Stored items:
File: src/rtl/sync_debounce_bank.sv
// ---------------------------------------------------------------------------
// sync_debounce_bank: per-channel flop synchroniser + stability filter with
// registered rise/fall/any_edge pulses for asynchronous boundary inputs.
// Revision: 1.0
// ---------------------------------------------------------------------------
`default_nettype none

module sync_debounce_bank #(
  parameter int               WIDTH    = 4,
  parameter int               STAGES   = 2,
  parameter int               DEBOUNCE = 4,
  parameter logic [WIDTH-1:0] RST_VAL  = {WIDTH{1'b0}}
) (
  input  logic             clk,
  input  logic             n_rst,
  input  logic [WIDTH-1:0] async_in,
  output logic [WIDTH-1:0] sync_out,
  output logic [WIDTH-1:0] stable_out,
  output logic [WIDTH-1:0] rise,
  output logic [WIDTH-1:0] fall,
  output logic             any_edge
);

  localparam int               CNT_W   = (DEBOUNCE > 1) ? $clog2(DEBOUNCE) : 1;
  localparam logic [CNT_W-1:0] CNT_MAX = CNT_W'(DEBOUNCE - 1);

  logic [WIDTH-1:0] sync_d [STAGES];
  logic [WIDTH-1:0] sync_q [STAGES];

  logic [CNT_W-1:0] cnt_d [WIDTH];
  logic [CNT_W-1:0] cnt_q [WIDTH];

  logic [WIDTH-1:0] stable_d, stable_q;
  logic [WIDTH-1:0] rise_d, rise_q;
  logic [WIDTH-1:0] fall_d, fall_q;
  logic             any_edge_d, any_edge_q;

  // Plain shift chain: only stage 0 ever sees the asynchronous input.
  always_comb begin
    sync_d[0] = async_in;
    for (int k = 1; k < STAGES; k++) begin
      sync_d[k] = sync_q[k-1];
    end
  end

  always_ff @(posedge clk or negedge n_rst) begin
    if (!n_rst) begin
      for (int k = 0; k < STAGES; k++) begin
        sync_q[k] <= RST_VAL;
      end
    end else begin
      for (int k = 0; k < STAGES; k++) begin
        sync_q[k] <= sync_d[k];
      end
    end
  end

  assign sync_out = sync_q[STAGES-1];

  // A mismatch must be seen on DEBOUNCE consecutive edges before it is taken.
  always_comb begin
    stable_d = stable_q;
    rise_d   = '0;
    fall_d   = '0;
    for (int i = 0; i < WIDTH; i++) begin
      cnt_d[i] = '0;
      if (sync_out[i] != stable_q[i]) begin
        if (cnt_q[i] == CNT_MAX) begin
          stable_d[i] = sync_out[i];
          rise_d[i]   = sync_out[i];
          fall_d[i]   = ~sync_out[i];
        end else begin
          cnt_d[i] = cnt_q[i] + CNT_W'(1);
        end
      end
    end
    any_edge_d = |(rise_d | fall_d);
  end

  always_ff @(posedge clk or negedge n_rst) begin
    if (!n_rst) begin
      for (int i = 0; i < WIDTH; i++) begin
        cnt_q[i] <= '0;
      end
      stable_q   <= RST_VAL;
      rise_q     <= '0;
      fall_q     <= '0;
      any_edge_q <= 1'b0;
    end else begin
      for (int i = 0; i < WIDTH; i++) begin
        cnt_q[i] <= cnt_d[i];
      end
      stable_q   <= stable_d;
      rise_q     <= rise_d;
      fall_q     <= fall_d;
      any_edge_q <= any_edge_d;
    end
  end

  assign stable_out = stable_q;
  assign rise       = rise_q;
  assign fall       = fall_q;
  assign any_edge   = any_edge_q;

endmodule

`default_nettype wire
...
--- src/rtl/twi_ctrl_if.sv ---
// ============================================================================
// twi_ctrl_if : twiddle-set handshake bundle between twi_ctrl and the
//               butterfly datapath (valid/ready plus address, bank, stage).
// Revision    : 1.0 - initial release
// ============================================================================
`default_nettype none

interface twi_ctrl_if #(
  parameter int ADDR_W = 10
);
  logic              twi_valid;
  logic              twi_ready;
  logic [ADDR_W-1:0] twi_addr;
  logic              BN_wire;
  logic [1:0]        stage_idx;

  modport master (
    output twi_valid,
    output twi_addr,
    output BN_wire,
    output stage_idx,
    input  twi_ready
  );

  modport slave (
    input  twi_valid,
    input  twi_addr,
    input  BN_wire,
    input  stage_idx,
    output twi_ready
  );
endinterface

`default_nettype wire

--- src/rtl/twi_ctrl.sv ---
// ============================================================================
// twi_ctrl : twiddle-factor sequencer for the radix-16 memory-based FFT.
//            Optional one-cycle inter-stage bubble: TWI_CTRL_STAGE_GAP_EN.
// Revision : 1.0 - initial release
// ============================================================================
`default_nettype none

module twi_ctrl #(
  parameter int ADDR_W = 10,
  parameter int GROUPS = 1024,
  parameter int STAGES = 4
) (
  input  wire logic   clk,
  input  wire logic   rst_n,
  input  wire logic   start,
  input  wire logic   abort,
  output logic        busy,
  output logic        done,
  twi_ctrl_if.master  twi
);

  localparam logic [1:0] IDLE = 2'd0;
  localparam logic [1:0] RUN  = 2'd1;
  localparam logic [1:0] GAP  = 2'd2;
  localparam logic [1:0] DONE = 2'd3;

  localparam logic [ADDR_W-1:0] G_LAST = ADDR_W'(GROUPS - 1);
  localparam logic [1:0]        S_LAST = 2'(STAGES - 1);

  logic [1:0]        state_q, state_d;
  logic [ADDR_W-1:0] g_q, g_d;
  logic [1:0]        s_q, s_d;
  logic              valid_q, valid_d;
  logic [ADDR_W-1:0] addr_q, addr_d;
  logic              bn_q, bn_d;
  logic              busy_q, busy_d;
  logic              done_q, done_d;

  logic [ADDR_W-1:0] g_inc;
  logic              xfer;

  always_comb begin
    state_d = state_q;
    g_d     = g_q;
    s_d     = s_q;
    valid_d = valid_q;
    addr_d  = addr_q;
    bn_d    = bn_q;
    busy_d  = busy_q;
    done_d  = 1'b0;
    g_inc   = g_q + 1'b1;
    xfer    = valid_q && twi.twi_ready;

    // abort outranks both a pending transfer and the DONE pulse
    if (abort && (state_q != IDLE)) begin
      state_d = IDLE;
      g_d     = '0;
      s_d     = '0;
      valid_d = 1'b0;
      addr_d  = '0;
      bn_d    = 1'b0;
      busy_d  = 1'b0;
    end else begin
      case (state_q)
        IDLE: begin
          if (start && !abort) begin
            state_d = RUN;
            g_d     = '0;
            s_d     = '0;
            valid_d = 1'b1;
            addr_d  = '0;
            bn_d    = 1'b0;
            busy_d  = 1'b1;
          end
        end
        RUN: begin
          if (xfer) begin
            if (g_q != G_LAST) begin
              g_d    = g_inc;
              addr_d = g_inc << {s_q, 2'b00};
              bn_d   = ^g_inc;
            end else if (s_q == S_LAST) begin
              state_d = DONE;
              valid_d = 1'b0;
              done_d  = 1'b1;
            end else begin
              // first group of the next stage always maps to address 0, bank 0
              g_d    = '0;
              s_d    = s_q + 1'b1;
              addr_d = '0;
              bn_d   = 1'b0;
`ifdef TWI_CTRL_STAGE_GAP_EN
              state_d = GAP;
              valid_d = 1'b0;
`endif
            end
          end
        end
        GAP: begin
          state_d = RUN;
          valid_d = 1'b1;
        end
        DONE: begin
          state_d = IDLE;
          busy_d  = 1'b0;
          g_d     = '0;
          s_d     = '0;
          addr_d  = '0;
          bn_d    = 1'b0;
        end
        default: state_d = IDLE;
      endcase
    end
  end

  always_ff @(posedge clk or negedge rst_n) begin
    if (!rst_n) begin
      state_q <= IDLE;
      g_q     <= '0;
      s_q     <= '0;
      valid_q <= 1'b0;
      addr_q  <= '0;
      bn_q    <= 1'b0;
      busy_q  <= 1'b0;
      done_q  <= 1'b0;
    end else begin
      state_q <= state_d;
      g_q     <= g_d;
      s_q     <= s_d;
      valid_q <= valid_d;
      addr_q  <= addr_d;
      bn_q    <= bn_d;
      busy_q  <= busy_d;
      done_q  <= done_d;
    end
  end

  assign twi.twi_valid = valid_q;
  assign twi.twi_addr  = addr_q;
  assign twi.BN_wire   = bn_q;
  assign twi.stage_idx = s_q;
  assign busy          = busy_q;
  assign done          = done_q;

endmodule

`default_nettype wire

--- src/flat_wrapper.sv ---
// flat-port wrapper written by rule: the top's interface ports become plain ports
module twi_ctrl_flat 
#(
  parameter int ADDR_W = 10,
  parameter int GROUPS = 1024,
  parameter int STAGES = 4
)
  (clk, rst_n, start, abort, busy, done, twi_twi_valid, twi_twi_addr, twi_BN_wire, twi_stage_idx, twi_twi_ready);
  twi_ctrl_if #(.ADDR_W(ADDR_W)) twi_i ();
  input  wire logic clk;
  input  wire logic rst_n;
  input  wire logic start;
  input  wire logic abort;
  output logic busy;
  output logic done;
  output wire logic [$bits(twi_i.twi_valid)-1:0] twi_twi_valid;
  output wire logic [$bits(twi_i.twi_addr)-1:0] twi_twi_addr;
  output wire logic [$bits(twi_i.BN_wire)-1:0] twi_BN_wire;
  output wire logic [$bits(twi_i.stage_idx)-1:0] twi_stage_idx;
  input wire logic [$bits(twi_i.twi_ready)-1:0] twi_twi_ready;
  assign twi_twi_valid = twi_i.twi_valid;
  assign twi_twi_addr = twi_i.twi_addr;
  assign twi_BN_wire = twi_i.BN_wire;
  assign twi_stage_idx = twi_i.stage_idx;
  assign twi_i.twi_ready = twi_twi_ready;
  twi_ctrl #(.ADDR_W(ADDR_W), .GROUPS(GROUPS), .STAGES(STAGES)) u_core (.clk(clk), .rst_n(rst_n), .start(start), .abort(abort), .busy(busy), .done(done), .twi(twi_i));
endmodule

# [Brief]
Only lines that hold the string "address" belong in the answer, so copy every one of them from the records.

# [Your solution]
//               butterfly datapath (valid/ready plus address, bank, stage).
              // first group of the next stage always maps to address 0, bank 0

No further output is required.